For one thing, my uncle died. I learned this after spending the first day of the year bedridden with some kind of horrible cold that set in shortly after midnight, then I had to wake up to hear that news.
And I wrote another column on this topic last night, but I had to use my old computer (or should I say my older computer) because my newer computer is down due to a bad case of spyware. Well, the older computer is so old that the newer ones here at work don't understand it, so I have to retype the whole thing.
Also, I come to work and you people, all you people out there, you're just going nuts! Stop going nuts! Stop shooting each other for just one day, why don't you!
Hey, let's spin around the globe and see what other kind of good news '05 has generated so far. Well, there's that whole tsunami disaster in which entire communities have been wiped out, a supermodel lost her boyfriend but hey, they found a baby floating on a mattress.
Now let's make a stop in Iraq where our soldiers are getting blown to bits, the locals who are trying to help us are getting shot down in the street but we're still going to have those darn elections at the end of this month, right?
All right, I'm going to take a deep breath now. Ahhhhhhhh!

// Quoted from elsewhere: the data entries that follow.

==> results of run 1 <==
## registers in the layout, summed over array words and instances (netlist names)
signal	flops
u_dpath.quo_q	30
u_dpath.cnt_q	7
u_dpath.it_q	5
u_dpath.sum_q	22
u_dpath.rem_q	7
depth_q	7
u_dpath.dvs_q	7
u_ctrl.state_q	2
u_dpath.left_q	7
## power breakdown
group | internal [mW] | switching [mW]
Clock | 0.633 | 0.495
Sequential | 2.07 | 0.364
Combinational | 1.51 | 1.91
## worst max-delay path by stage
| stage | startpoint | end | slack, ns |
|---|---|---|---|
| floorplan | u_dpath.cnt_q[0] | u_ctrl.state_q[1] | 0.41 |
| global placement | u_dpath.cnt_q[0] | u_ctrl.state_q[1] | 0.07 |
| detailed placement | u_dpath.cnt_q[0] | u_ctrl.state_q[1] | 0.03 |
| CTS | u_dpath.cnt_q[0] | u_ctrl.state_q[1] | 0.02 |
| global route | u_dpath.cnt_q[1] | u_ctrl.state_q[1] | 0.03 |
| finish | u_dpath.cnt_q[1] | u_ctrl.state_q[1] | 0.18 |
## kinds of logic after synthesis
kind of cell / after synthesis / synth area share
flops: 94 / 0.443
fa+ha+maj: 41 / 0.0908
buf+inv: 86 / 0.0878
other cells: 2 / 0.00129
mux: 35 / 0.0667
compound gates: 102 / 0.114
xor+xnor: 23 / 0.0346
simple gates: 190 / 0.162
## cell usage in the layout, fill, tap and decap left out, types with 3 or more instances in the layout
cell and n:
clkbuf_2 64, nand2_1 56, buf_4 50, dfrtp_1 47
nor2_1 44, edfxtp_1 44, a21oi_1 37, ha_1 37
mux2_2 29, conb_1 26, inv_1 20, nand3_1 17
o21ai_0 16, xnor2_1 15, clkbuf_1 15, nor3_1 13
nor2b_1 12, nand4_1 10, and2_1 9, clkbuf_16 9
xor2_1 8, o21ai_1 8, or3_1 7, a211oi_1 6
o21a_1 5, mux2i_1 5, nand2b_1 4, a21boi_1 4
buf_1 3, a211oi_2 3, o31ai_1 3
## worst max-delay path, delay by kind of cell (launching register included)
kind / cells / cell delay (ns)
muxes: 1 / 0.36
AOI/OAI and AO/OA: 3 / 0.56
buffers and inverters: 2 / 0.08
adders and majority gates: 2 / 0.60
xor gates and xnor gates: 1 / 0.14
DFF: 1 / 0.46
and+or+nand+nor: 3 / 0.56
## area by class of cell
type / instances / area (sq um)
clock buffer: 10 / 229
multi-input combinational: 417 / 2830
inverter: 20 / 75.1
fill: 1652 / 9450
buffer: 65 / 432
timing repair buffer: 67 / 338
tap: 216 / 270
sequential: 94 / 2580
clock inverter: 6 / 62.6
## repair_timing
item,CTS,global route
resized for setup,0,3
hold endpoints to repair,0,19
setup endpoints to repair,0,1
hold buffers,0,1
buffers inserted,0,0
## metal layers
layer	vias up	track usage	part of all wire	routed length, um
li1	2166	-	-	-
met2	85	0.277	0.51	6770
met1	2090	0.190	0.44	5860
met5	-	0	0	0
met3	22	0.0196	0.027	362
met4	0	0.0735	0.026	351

Well, like I wrote last night in the now useless column on my useless disk, there might be a bright side to this. I mean, with all this hideous chaos coming so early, perhaps we're just getting all of the bad out of the way up front. Maybe the rest of this year is going to be magnificent.
Maybe God will come down and set all to right and bring all us worthless sinners home. Maybe this is the first year of a new era of peace and prosperity that will last forever and ever.
Conversely, if this logic does hold true, then those of you who have had a great first three days of 2005 are bound for misery and suffering later in the year. Woe is you!
After all, there has to be some kind of balance, yes? For every evil there must be a good, or so we would like to think. Surely this isn't the beginning of a never-ending downward spiral that will suck me deeper and deeper into some soul-shattering abyss.
Things will get better from here, I insist! I demand that from my life right now! Otherwise I'm going to buy three cases of NyQuil and spend the rest of this year in a self-induced coma.